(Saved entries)
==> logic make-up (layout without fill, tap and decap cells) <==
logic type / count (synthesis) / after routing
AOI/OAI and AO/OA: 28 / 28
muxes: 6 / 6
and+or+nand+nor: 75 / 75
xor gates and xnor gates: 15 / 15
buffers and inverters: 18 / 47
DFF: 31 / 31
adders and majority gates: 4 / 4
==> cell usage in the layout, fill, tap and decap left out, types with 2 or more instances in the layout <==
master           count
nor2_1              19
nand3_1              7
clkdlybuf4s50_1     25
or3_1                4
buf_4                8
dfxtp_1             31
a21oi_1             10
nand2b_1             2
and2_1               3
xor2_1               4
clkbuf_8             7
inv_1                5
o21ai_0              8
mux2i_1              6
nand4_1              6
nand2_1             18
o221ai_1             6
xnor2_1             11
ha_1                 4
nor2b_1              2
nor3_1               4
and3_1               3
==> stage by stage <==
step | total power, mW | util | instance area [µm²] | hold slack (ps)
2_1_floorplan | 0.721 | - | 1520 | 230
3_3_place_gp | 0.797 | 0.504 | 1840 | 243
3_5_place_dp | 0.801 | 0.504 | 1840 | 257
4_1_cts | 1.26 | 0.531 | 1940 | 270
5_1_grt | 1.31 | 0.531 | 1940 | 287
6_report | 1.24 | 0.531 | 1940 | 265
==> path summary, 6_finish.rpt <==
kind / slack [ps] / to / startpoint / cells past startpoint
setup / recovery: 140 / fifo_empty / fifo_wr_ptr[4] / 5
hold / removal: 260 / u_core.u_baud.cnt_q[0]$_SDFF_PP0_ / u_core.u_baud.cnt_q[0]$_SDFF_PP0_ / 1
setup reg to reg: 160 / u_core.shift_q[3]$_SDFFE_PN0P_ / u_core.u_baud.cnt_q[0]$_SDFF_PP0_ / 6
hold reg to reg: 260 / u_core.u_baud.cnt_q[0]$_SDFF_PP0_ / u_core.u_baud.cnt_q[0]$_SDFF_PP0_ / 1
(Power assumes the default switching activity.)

---

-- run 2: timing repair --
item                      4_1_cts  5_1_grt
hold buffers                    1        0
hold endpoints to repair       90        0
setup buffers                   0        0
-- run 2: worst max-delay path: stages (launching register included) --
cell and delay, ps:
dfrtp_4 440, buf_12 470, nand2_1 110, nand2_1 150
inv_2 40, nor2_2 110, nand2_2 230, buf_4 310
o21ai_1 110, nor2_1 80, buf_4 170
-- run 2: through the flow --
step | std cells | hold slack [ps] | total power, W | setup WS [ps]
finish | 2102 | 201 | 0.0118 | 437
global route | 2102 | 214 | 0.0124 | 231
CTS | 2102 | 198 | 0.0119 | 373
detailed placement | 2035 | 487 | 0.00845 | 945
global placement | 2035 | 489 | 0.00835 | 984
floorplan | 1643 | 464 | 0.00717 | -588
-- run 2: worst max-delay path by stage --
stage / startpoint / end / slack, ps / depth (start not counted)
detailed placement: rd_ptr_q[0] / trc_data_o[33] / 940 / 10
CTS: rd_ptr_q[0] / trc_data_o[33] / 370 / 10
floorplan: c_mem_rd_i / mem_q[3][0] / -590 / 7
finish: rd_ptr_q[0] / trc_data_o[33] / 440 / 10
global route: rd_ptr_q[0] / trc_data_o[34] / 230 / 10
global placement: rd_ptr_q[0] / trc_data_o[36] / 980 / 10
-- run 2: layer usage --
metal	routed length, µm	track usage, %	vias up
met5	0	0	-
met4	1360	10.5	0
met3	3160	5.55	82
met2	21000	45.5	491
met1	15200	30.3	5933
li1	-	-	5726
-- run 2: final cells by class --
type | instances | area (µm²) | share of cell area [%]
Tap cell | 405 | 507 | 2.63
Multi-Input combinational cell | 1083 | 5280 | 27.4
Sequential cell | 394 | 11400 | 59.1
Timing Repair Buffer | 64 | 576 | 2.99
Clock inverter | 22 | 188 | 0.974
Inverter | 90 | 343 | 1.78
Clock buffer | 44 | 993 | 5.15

* * *

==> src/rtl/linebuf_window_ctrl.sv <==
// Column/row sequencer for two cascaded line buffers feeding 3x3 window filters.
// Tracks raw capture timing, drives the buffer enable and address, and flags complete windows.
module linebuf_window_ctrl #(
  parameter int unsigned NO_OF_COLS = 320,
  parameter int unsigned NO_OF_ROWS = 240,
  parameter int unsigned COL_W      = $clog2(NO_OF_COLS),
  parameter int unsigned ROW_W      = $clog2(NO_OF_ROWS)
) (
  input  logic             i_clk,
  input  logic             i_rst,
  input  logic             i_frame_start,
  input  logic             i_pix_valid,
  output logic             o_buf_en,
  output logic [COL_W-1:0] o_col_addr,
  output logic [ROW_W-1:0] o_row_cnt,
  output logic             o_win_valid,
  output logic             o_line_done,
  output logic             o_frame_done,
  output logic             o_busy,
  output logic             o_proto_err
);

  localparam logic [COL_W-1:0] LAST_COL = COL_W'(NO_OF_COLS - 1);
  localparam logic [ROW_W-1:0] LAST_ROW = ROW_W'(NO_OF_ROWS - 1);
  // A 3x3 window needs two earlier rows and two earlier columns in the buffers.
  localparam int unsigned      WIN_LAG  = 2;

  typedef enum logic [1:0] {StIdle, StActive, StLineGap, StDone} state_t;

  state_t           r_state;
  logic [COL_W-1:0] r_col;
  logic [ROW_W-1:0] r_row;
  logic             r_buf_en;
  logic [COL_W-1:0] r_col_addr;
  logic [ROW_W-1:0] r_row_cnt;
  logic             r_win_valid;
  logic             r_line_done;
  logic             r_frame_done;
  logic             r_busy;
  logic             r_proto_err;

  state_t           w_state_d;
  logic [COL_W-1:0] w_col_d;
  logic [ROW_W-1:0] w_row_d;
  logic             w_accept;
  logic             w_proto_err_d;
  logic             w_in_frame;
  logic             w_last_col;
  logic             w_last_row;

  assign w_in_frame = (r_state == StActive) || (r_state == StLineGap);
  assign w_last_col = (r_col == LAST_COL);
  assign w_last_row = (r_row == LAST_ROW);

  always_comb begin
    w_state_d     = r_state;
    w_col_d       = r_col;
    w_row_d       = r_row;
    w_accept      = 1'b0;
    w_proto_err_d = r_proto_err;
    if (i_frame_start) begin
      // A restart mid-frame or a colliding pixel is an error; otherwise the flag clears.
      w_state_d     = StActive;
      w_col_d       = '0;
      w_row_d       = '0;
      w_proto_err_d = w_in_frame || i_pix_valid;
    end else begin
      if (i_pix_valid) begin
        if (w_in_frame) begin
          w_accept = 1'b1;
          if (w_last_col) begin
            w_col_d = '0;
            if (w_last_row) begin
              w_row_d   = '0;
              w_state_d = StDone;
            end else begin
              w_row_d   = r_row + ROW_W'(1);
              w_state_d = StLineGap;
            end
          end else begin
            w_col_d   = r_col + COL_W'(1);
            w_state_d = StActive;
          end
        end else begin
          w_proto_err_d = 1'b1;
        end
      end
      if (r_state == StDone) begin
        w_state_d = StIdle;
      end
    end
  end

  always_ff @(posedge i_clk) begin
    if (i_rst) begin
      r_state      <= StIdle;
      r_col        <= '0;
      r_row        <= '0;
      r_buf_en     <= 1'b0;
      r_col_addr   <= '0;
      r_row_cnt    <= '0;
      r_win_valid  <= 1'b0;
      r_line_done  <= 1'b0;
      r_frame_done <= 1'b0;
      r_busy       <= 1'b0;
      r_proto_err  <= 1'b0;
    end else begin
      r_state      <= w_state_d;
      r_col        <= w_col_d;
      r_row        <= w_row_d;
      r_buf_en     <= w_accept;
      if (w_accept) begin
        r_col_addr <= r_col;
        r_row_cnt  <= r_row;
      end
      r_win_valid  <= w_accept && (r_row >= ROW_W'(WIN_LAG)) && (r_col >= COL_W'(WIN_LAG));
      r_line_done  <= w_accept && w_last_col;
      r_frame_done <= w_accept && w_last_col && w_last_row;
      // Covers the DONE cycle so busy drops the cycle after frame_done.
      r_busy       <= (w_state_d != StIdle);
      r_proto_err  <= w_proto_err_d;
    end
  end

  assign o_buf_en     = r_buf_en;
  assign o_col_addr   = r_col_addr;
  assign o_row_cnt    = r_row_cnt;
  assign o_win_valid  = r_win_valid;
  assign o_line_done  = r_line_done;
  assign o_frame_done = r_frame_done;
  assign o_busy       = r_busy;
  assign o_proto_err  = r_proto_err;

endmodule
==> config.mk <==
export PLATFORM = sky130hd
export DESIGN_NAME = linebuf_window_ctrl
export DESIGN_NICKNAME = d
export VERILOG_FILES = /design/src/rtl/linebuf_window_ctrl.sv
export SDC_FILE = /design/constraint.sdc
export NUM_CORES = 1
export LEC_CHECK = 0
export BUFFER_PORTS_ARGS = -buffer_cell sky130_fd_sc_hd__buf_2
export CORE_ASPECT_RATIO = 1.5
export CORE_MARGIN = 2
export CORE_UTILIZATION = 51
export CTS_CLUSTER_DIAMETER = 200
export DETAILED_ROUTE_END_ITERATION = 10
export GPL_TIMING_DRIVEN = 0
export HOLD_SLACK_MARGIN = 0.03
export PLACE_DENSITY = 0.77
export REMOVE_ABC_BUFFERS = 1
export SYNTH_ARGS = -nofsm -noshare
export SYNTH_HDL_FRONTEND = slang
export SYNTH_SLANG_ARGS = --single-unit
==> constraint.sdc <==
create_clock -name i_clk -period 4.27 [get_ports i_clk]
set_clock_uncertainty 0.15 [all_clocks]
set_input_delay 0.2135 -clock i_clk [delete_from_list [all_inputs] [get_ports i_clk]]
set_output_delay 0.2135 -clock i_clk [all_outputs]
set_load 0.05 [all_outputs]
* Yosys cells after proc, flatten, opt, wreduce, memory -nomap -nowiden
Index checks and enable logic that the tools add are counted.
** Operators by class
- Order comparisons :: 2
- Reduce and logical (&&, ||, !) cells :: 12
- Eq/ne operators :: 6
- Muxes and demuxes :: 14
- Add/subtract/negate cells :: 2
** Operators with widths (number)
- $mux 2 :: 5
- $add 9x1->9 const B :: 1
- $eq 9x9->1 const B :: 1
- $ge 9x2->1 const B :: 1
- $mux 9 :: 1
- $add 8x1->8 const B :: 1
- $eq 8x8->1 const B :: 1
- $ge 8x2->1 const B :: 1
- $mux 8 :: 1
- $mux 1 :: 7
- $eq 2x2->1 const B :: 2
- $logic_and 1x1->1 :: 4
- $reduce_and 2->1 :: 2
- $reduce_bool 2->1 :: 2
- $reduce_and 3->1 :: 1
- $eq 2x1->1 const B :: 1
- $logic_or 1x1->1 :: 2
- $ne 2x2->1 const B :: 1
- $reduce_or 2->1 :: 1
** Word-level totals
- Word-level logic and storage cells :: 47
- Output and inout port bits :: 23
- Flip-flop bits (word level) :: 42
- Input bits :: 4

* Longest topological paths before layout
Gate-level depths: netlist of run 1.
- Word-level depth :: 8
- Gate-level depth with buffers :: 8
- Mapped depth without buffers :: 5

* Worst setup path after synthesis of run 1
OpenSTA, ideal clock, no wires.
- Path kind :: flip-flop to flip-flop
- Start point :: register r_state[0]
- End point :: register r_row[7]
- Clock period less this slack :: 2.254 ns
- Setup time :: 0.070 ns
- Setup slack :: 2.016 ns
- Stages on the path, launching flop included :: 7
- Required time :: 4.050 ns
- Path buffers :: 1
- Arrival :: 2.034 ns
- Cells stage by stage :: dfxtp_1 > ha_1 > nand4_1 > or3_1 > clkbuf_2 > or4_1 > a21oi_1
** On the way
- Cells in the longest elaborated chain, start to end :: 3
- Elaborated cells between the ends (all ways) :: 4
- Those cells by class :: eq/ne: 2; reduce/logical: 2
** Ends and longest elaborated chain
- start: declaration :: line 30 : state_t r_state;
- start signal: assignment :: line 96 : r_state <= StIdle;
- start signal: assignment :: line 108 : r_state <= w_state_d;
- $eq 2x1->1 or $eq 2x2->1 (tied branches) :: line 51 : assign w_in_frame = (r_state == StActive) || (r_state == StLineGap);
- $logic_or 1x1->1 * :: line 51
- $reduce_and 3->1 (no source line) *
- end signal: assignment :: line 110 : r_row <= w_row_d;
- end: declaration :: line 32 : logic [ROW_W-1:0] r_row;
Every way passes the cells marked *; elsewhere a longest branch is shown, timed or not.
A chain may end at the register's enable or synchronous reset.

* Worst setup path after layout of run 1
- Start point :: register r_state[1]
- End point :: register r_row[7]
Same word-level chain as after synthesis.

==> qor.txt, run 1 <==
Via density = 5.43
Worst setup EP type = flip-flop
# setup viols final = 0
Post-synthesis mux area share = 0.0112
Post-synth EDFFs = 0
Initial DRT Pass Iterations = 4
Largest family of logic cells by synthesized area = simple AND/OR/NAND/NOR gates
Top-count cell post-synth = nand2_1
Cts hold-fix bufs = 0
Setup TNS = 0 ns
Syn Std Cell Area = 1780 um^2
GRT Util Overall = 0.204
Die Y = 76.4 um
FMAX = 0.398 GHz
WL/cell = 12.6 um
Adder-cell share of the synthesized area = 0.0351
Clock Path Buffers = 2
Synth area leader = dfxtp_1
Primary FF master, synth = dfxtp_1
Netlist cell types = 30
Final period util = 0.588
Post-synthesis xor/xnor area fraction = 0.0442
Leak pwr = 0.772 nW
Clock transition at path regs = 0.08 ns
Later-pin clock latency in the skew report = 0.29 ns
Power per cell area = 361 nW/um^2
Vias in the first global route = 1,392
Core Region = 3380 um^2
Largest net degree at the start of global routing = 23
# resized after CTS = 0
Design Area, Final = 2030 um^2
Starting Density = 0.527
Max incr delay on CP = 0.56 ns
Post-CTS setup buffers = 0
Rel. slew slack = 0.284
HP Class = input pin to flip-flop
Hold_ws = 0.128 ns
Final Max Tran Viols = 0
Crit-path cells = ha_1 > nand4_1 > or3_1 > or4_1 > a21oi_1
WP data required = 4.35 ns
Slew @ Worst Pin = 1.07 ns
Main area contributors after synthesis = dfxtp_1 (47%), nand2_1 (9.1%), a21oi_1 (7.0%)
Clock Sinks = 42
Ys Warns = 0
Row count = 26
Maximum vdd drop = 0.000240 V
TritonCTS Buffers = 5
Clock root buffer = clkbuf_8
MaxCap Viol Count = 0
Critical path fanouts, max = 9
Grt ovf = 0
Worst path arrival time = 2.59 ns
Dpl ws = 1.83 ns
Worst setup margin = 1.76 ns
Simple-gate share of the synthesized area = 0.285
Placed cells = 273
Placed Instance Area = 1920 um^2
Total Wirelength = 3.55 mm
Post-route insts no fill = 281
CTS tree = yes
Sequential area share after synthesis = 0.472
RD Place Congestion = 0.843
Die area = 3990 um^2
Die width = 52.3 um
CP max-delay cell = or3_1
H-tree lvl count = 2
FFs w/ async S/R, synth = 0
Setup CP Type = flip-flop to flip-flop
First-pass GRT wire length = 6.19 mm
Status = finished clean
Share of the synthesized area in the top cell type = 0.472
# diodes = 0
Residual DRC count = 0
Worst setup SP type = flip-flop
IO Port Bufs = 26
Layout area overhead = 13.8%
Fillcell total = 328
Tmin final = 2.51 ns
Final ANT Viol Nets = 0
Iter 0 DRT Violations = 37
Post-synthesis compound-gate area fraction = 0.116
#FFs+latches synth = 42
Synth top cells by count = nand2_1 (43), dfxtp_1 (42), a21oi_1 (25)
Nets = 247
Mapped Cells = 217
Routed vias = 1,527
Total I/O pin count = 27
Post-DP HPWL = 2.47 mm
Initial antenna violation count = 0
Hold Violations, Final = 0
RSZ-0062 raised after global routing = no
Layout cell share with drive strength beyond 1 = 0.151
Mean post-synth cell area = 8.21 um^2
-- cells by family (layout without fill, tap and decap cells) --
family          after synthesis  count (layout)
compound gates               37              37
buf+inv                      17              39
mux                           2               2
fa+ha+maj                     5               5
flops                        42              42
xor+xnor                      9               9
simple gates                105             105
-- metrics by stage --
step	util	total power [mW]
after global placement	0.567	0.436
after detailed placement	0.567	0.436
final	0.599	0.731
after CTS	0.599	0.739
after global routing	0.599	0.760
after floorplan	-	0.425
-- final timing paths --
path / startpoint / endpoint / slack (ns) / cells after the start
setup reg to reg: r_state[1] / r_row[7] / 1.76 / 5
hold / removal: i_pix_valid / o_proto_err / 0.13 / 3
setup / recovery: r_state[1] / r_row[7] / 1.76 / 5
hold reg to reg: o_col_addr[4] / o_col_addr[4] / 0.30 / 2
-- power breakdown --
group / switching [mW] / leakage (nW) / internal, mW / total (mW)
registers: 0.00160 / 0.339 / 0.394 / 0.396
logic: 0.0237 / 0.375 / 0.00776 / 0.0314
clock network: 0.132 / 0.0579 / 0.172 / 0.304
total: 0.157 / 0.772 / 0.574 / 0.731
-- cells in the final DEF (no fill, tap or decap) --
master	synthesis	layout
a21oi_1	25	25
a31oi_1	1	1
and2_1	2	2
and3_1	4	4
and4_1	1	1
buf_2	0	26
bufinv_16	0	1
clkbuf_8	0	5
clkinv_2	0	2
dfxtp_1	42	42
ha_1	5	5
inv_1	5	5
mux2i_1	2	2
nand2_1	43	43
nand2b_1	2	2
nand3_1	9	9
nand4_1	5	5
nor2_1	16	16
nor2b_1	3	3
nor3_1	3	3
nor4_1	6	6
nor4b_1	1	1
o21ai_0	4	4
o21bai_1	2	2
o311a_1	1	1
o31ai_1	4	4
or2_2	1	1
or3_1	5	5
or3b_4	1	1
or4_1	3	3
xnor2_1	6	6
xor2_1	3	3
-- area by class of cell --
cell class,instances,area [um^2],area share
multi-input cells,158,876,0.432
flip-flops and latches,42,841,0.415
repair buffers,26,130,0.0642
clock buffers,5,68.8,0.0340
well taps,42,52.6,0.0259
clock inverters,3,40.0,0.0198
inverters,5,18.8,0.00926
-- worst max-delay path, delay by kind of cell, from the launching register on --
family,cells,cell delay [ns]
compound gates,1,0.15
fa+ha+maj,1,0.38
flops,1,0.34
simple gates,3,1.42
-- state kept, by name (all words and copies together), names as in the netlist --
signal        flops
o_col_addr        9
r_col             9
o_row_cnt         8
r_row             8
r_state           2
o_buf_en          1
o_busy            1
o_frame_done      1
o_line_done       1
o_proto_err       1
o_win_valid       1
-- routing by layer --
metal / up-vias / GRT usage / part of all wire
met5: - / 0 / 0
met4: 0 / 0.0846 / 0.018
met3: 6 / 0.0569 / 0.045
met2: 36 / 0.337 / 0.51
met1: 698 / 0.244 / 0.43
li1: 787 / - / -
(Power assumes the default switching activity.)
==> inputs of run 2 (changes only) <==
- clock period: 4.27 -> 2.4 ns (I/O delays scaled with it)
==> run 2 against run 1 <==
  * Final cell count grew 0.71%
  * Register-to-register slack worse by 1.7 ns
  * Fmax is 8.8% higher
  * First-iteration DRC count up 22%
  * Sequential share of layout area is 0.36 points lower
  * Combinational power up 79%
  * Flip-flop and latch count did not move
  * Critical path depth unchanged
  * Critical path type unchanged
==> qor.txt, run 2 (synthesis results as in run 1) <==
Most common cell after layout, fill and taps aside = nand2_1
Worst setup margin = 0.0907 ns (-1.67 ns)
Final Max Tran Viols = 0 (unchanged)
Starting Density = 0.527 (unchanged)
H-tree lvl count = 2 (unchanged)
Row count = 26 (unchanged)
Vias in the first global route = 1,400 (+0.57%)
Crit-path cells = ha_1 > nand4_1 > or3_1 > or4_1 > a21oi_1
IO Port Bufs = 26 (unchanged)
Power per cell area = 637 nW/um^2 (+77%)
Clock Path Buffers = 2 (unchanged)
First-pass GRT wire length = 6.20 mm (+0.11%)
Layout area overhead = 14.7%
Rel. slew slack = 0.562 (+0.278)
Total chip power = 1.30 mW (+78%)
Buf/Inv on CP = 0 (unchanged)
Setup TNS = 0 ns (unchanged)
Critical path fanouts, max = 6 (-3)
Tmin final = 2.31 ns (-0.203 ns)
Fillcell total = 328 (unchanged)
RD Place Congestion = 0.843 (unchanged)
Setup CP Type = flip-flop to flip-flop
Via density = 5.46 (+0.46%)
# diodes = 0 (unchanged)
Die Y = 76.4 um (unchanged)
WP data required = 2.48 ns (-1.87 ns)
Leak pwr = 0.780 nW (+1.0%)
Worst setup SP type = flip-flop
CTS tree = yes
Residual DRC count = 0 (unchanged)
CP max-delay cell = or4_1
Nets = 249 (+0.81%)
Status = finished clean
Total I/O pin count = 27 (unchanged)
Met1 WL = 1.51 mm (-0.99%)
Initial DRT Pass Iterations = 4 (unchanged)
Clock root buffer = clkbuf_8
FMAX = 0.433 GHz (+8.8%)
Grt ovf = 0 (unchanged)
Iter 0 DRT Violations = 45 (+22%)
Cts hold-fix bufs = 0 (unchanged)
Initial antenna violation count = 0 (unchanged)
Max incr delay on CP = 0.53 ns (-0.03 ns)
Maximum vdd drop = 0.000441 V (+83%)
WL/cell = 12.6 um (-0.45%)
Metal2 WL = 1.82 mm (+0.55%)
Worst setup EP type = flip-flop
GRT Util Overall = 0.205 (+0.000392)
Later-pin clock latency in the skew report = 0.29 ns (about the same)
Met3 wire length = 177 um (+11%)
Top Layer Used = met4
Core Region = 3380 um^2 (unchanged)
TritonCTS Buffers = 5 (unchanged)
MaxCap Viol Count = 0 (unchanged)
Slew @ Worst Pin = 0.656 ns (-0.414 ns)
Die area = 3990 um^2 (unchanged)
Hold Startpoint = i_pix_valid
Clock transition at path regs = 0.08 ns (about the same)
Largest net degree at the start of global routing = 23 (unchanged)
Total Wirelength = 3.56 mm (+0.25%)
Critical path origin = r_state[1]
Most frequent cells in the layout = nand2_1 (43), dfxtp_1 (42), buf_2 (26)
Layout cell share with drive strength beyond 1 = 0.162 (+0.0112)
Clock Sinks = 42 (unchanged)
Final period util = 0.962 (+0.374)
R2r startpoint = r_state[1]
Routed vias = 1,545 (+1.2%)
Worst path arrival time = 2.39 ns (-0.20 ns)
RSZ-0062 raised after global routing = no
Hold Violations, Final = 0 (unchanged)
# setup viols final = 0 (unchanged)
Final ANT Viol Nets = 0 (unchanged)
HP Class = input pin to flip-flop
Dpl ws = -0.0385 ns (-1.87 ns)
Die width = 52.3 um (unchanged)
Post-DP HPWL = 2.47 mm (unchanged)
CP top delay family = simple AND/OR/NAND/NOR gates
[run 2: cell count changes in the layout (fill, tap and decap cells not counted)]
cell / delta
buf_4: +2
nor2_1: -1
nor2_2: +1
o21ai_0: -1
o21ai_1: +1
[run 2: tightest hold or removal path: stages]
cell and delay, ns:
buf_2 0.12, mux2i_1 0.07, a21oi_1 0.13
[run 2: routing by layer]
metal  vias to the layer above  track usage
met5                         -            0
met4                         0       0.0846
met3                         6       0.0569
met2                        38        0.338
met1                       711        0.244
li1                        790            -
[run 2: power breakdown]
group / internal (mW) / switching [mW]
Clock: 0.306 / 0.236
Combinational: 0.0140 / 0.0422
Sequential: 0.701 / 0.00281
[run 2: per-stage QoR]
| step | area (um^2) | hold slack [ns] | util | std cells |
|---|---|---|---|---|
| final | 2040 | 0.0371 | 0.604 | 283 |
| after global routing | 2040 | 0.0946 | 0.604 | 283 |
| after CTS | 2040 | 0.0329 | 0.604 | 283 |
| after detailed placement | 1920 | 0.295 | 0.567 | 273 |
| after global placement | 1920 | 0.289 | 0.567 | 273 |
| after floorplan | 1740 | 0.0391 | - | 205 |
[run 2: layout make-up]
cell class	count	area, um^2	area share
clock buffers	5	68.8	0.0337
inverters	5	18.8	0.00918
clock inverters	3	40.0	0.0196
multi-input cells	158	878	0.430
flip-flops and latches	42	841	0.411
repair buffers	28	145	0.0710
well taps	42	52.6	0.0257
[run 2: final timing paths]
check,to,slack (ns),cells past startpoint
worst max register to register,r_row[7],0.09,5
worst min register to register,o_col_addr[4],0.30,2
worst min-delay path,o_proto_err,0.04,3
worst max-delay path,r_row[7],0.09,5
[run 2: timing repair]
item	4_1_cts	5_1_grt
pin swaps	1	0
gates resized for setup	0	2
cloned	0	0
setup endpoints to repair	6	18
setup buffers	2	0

Task item: Given the data above, transcribe exactly the lines from the one containing "logic make-up (layout" down to the one containing "hold reg to reg: 260", and no others.

Answer to the problem:
==> logic make-up (layout without fill, tap and decap cells) <==
logic type / count (synthesis) / after routing
AOI/OAI and AO/OA: 28 / 28
muxes: 6 / 6
and+or+nand+nor: 75 / 75
xor gates and xnor gates: 15 / 15
buffers and inverters: 18 / 47
DFF: 31 / 31
adders and majority gates: 4 / 4
==> cell usage in the layout, fill, tap and decap left out, types with 2 or more instances in the layout <==
master           count
nor2_1              19
nand3_1              7
clkdlybuf4s50_1     25
or3_1                4
buf_4                8
dfxtp_1             31
a21oi_1             10
nand2b_1             2
and2_1               3
xor2_1               4
clkbuf_8             7
inv_1                5
o21ai_0              8
mux2i_1              6
nand4_1              6
nand2_1             18
o221ai_1             6
xnor2_1             11
ha_1                 4
nor2b_1              2
nor3_1               4
and3_1               3
==> stage by stage <==
step | total power, mW | util | instance area [µm²] | hold slack (ps)
2_1_floorplan | 0.721 | - | 1520 | 230
3_3_place_gp | 0.797 | 0.504 | 1840 | 243
3_5_place_dp | 0.801 | 0.504 | 1840 | 257
4_1_cts | 1.26 | 0.531 | 1940 | 270
5_1_grt | 1.31 | 0.531 | 1940 | 287
6_report | 1.24 | 0.531 | 1940 | 265
==> path summary, 6_finish.rpt <==
kind / slack [ps] / to / startpoint / cells past startpoint
setup / recovery: 140 / fifo_empty / fifo_wr_ptr[4] / 5
hold / removal: 260 / u_core.u_baud.cnt_q[0]$_SDFF_PP0_ / u_core.u_baud.cnt_q[0]$_SDFF_PP0_ / 1
setup reg to reg: 160 / u_core.shift_q[3]$_SDFFE_PN0P_ / u_core.u_baud.cnt_q[0]$_SDFF_PP0_ / 6
hold reg to reg: 260 / u_core.u_baud.cnt_q[0]$_SDFF_PP0_ / u_core.u_baud.cnt_q[0]$_SDFF_PP0_ / 1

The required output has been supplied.